##### Data

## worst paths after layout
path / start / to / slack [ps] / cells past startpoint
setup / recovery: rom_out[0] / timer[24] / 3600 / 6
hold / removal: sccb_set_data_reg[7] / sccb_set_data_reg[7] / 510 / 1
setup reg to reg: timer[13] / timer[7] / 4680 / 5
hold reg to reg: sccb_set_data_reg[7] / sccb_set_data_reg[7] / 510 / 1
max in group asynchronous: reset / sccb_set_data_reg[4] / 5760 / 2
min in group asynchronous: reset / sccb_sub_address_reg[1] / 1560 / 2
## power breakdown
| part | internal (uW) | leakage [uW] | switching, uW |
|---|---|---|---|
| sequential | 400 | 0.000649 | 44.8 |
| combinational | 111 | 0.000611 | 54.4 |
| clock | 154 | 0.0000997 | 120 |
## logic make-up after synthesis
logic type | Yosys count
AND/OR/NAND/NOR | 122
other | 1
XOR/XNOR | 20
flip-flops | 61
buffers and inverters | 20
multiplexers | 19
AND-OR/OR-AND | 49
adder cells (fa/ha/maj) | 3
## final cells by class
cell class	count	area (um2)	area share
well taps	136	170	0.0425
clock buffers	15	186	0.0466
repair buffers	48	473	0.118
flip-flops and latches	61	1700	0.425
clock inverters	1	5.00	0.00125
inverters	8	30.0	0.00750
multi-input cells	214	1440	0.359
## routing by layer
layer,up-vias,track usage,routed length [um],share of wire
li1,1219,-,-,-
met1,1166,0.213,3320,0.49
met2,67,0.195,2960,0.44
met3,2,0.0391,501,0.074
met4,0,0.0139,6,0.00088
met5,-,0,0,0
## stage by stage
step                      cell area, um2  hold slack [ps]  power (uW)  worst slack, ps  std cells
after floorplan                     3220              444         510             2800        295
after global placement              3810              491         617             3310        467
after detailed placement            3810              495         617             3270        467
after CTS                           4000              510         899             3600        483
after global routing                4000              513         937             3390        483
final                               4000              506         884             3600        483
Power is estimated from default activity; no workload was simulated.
### ./design.v
`timescale 1ns/1ns
module control_flow_FSM(
input wire clk,
input wire reset,
input wire locked,
input wire ov7670_setup_done,
input wire testmode,
output wire start_capture,
output wire start_ov7670_hw_setup,
output wire [5:0] control_state,
output wire ready_display
);
localparam FSM_START = 0;
localparam FSM_START_SET = 1;
localparam FSM_SETUP_OV7670 = 2;
localparam FSM_VGA_DISPLAY = 3;
localparam FSM_TIMER = 4;
reg ready_display_reg = 0;
reg [2:0] CONTROL_FSM_state = 0;
reg [31:0] timer = 0;
reg [2:0] FSM_return_state = 0;
reg start_capture_reg = 0;
reg start_ov7670_hw_setup_reg = 0;
reg [5:0] control_state_reg = 3'b000_000;
assign ready_display = ready_display_reg;
assign start_capture = start_capture_reg;
assign control_state = control_state_reg;
assign start_ov7670_hw_setup = start_ov7670_hw_setup_reg;
always @(posedge clk or negedge reset) begin
    if (!reset) begin
        CONTROL_FSM_state <= #1 FSM_START;
    end
    else begin
    case (CONTROL_FSM_state)
        FSM_START: begin
            ready_display_reg <= #1 1'b0;
            if (testmode) begin
                CONTROL_FSM_state <= #1 FSM_VGA_DISPLAY;                
                end
            else begin
                CONTROL_FSM_state <= #1 FSM_TIMER;
                timer <= #1 50;
                FSM_return_state <= #1 FSM_START_SET;
            end               
            control_state_reg <= #1 6'b000_001;                        
        end
        FSM_START_SET: begin
            CONTROL_FSM_state <= #1 FSM_TIMER;
            timer <= #1 1;
            FSM_return_state <= #1 FSM_SETUP_OV7670;
            start_ov7670_hw_setup_reg <= #1 1'b1;
            control_state_reg <= #1 6'b000_011;   
        end
        FSM_SETUP_OV7670: begin                
            start_ov7670_hw_setup_reg <= #1 1'b0;
            if (ov7670_setup_done || testmode) begin
                CONTROL_FSM_state <= #1 FSM_TIMER;
                FSM_return_state <= #1 FSM_VGA_DISPLAY;                    
                timer <= #1 7500000;
            end
            else begin
                CONTROL_FSM_state <= #1 FSM_SETUP_OV7670;
            end
            control_state_reg <= #1 6'b001_111;
        end
        FSM_VGA_DISPLAY: begin                
            ready_display_reg <= #1 1'b1;
            start_capture_reg <= #1 1'b1;              
            control_state_reg <= #1 6'b111_111;
        end
        FSM_TIMER: begin                
            CONTROL_FSM_state <= #1 (timer == 0) ? FSM_return_state : FSM_TIMER;
            timer <= #1 (timer == 0) ? 0 : timer - 1;
            control_state_reg <= #1 6'b101_010;
        end
        default: begin
            CONTROL_FSM_state <= #1 FSM_START;    
        end
    endcase
    end
end
endmodule
==> design/flow/run.sh <==
#!/bin/bash
# OpenROAD 26Q1-2900-gdf79404cd8, Yosys 0.63+post, stock flow scripts
make -C /OpenROAD-flow-scripts/flow DESIGN_CONFIG=/design/flow/config.mk WORK_HOME=/design/flow/orfs finish
==> design/flow/config.mk <==
export PLATFORM = sky130hd
export DESIGN_NAME = control_fsm
export DESIGN_NICKNAME = control_fsm
export VERILOG_FILES = /design/flow/design.v
export SDC_FILE = /design/flow/constraint.sdc
export NUM_CORES = 4
export LEC_CHECK = 1
export CORE_UTILIZATION = 50
==> design/flow/constraint.sdc <==
current_design control_fsm

set clk_period 5.2
set clk_io_pct 0.2

create_clock -name clk0 -period $clk_period [get_ports {fsm_clk}]

set non_clock_inputs [all_inputs -no_clocks]
set_input_delay [expr $clk_period * $clk_io_pct] -clock clk0 $non_clock_inputs
set_output_delay [expr $clk_period * $clk_io_pct] -clock clk0 [all_outputs]
===== flow/config.mk =====
export PLATFORM = sky130hd
export DESIGN_NAME = round_robin_sheduler
export DESIGN_NICKNAME = round_robin_sheduler
export VERILOG_FILES = /design/flow/design.v
export SDC_FILE = /design/flow/constraint.sdc
export NUM_CORES = 4
export LEC_CHECK = 1
export CORE_AREA = 10 10 70 70
export DIE_AREA = 0 0 80 80

===== flow/constraint.sdc =====
current_design round_robin_sheduler

set clk_period 2.3
set clk_io_pct 0.2

create_clock -name clk0 -period $clk_period [get_ports {clk}]

set non_clock_inputs [all_inputs -no_clocks]
set_input_delay [expr $clk_period * $clk_io_pct] -clock clk0 $non_clock_inputs
set_output_delay [expr $clk_period * $clk_io_pct] -clock clk0 [all_outputs]

===== flow/design.v =====
`timescale 1ns / 1ps
module round_robin_sheduler (
  input clk,
  input rst,
  input [7:0] tdata_i_0,
  input [7:0] tdata_i_1,
  input tvalid_i_0,
  input tvalid_i_1,
  input tlast_i_0,
  input tlast_i_1,
  input tready_o,
  output [7:0] tdata_o,
  output tvalid_o,
  output tlast_o,
  output tready_i_0,
  output tready_i_1
  );
  wire w_round_robin_scheduler_fsm_sel;
  wire tlast_mux_out; 
round_robin_scheduler_fsm ROUND_ROBIN_SCHEDULER_FSM1 (.clk(clk), .rst(rst), .tvalid(tvalid_o), .tready(tready_o), .tlast_i(tlast_mux_out), .sel(w_round_robin_scheduler_fsm_sel), .tlast_o(tlast_o));
assign tdata_o = (w_round_robin_scheduler_fsm_sel) ? tdata_i_1 : tdata_i_0;
assign tvalid_o = (w_round_robin_scheduler_fsm_sel) ? tvalid_i_1 : tvalid_i_0;
assign tlast_mux_out = (w_round_robin_scheduler_fsm_sel) ? tlast_i_1 : tlast_i_0;
assign tready_i_0 = (~w_round_robin_scheduler_fsm_sel && tready_o);
assign tready_i_1 = (w_round_robin_scheduler_fsm_sel && tready_o);
endmodule
`timescale 1ns / 1ps
module round_robin_scheduler_fsm(
input clk,				 
input rst,				 
input tvalid,			    
input tready,			 
input tlast_i,			 
output sel,				 
output tlast_o			 
);
parameter HEADER = 1'b0;
parameter BODY = 1'b1;
reg state;
always@(posedge clk)
  begin
    if(rst)
      begin
        state <= HEADER;	 
	  end
  else
    begin
     case(state)
       HEADER: if(tvalid && tready && tlast_i) 
            begin 
              state <= BODY; 
            end
           else
            begin
              state <= HEADER;
            end
       BODY: if(tvalid && tready && tlast_i) 
            begin 
              state <= HEADER; 
            end
		   else
            begin
              state <= BODY;
            end
     endcase
    end
 end
 assign sel = ((state == BODY));
 assign tlast_o = ((state == BODY) && (tlast_i));
endmodule

===== flow/run.sh =====
#!/bin/bash
# OpenROAD 26Q1-2900-gdf79404cd8, Yosys 0.63+post, stock flow scripts
make -C /OpenROAD-flow-scripts/flow DESIGN_CONFIG=/design/flow/config.mk WORK_HOME=/design/flow/orfs finish
`design/flow/design.v`:
```
module DivClockFinal(i_clk, o_clk);
	parameter NCOUNT = 100;
	parameter NBIT = 9;
	input i_clk;
	output reg o_clk;
	reg [NBIT-1:0] count;
	always @ (posedge i_clk) begin
		if (count < NCOUNT) begin
			o_clk <= 1;
			count <= count + 1'b1;
		end else if (count >= NCOUNT && count < 2*NCOUNT) begin
			o_clk <= 0;
			count <= count + 1'b1;
		 end else
			count <= 0;
	end
endmodule
```
`design/flow/run.sh`:
```
#!/bin/bash
# OpenROAD 26Q1-2900-gdf79404cd8, Yosys 0.63+post, stock flow scripts
make -C /OpenROAD-flow-scripts/flow DESIGN_CONFIG=/design/flow/config.mk WORK_HOME=/design/flow/orfs finish
```
`design/flow/config.mk`:
```
export PLATFORM = sky130hd
export DESIGN_NAME = DivClockFinal
export DESIGN_NICKNAME = DivClockFinal
export VERILOG_FILES = /design/flow/design.v
export SDC_FILE = /design/flow/constraint.sdc
export NUM_CORES = 4
export LEC_CHECK = 1
export CORE_AREA = 10 10 70 70
export DIE_AREA = 0 0 80 80
```
`design/flow/constraint.sdc`:
```
current_design DivClockFinal

set clk_period 1.9
set clk_io_pct 0.2

create_clock -name clk0 -period $clk_period [get_ports {i_clk}]

set non_clock_inputs [all_inputs -no_clocks]
set_input_delay [expr $clk_period * $clk_io_pct] -clock clk0 $non_clock_inputs
set_output_delay [expr $clk_period * $clk_io_pct] -clock clk0 [all_outputs]
```
==> flow_summary.ini <==
; synthesis and place-and-route metrics
[global_routing]
grt_antenna_before_repair = 0
grt_max_degree = 8
track_usage_pct = 2.05
grt_pass1_vias = 239
grt_pass1_wl_mm = 1.05
overflow = 0

[setup_path]
crit_arrival_ns = 1.06
cp_slowest_cell = clkdlybuf4s50_1
reg2reg_slack_ns = 0.52
crit_family = buffers and inverters
critPathCaptureType = primary output
path_cells = clkdlybuf4s50_1
critical_path_required_ns = 1.52
rr_worst_depth = 3
r2r-start = count[5]$_DFF_P_
critical_path.max_stage_delay_ns = 0.46
critical_path_class = register to primary output
worst-path-max-fanout = 2
cp_num_buf_inv = 1
cp-start-kind = register
r2r-end = o_clk$_SDFFE_PP1P_

[final_layout]
drive_above_1_share_pct = 6.52
n_fill_cell = 393
area_delta_synth_final_pct = 19.6
layout_top_cell = dfxtp_1
mostFrequentLayoutCells = 10 x dfxtp_1, 6 x nor2_1, 3 x nand2_1, 3 x clkbuf_4

[die]
die_h_um = 80
row_count = 21
die_x_um = 80
die_area_um2 = 6400
fp-utilization_pct = 11.8
core_area_um2 = 3420
ioPinCount = 2

[routing]
drc = 0
antennaDiodeCount = 0
vias = 276
antenna_left = 0
drtPass1Iterations = 3
drtIter0Drc = 4
wl_um = 612
via_per_inst = 3.00
avgRoutedWirePerCell_um = 6.65

[timing]
fin_tns_setup_ns = 0
hold_viol = 0
period_minus_slack_ns = 1.44
clock.fmax_ghz = 0.695
slew_viol_final = 0
rsz0062_at_grt = false
skew_ns = 0.00843
setup_viol_count_final = 0
final.period_utilization_pct = 75.7

[logic_synthesis]
syn_avg_cell_area_um2 = 9.37
syn_inst = 43
synth.distinct_cells = 20
yosysSeqAreaShare_pct = 49.7
syn-cell-area_um2 = 403
ys_ff = 10
ys_cells = 43
ys_warn_count = 1
yosys_area_um2 = 403

[clocking]
insertion_delay_ns = 0.26
cts_hold_buffers = 0
post_cts_buffers = 0
clock-sinks = 10
cts_buffers = 3
cts_max_level = 1
cts_tree = built
clock_path_buffers = 2
clk_pin_slew_ns = 0.06
post_cts_resized = 0
cts_root_buf = clkbuf_4

[flow_run]
warning_count = 27
maxCapViolCount = 0

[power_and_ir_drop]
power_density_nw_per_um2 = 791
vdd_drop_max_mv = 0.359
power.total_uw = 381
power.leakage_nw = 0.175

[hold_path]
worstHoldPathCells = 1
hp-start = count[0]$_DFF_P_
hold_class = register to register
hold_end = count[0]$_DFF_P_

[placement]
place_congestion = 0.745
post-dp-hpwl_um = 449
portBuffers = 1

[status]
status = finished clean
==> worst max path at each step <==
stage             startpoint  slack, ns  depth (start not counted)    end
5_1_grt   o_clk$_SDFFE_PP1P_       0.41                          1  o_clk
4_1_cts   o_clk$_SDFFE_PP1P_       0.45                          1  o_clk
6_report  o_clk$_SDFFE_PP1P_       0.46                          1  o_clk
==> cell families (layout without fill, tap and decap cells) <==
group,Yosys count,count (layout),synth area share [%]
other,1,1,0.931
DFF,10,10,49.7
buffers and inverters,3,6,4.66
xor gates and xnor gates,3,3,6.52
adders and majority gates,2,2,6.21
AOI/OAI and AO/OA,8,8,13.7
and+or+nand+nor,16,16,18.3
==> routing by layer <==
layer  track usage [%]  vias up  wire, um
li1                  -      152         -
met1              2.63      118       286
met2              2.49        4       252
met3              1.59        2        55
met4             0.704        0        17
met5                 0        -         0
==> Yosys cell counts <==
master | n | area (um2)
o21ai_0 | 2 | 10.0
nor2_1 | 6 | 22.5
nand2_1 | 3 | 11.3
dfxtp_1 | 10 | 200
a22o_1 | 1 | 8.76
xnor2_1 | 1 | 8.76
o21a_1 | 1 | 7.51
ha_1 | 2 | 25.0
or2_1 | 1 | 6.26
nor3_1 | 1 | 5.00
a21oi_1 | 2 | 10.0
inv_1 | 2 | 7.51
and2_1 | 1 | 6.26
conb_1 | 1 | 3.75
o311a_1 | 1 | 10.0
buf_6 | 1 | 11.3
or3_1 | 2 | 12.5
o311ai_0 | 1 | 8.76
xor2_1 | 2 | 17.5
nand3_1 | 2 | 10.0
==> through the flow <==
stage	util, %	setup slack (ns)	hold slack, ns	instances	instance area [um2]
2_1_floorplan	-	0.570	0.426	43	403
3_3_place_gp	13.4	0.580	0.471	89	459
3_5_place_dp	13.4	0.538	0.464	89	459
4_1_cts	14.1	0.446	0.475	92	482
5_1_grt	14.1	0.410	0.496	92	482
6_report	14.1	0.461	0.467	92	482
==> flip-flops by register name, summed over array words and instances (netlist names) <==
signal  flops
count       9
o_clk       1
==> layout make-up <==
type,count,area (um2),share of cell area [%]
timing repair buffer,1,10.0,2.08
multi-input combinational,30,184,38.2
tap,46,57.6,11.9
inverter,2,7.51,1.56
sequential,10,200,41.6
clock buffer,3,22.5,4.68
==> power breakdown <==
| part | internal (mW) | switching [mW] |
|---|---|---|
| sequential | 0.218 | 0.00659 |
| clock | 0.0729 | 0.0663 |
| combinational | 0.00947 | 0.00791 |
Power and IR drop assume default switching activity.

##########

_Exercise instructions_: Go through the entries and copy every line that has "asynchronous".

_Result of this exercise_:
max in group asynchronous: reset / sccb_set_data_reg[4] / 5760 / 2
min in group asynchronous: reset / sccb_sub_address_reg[1] / 1560 / 2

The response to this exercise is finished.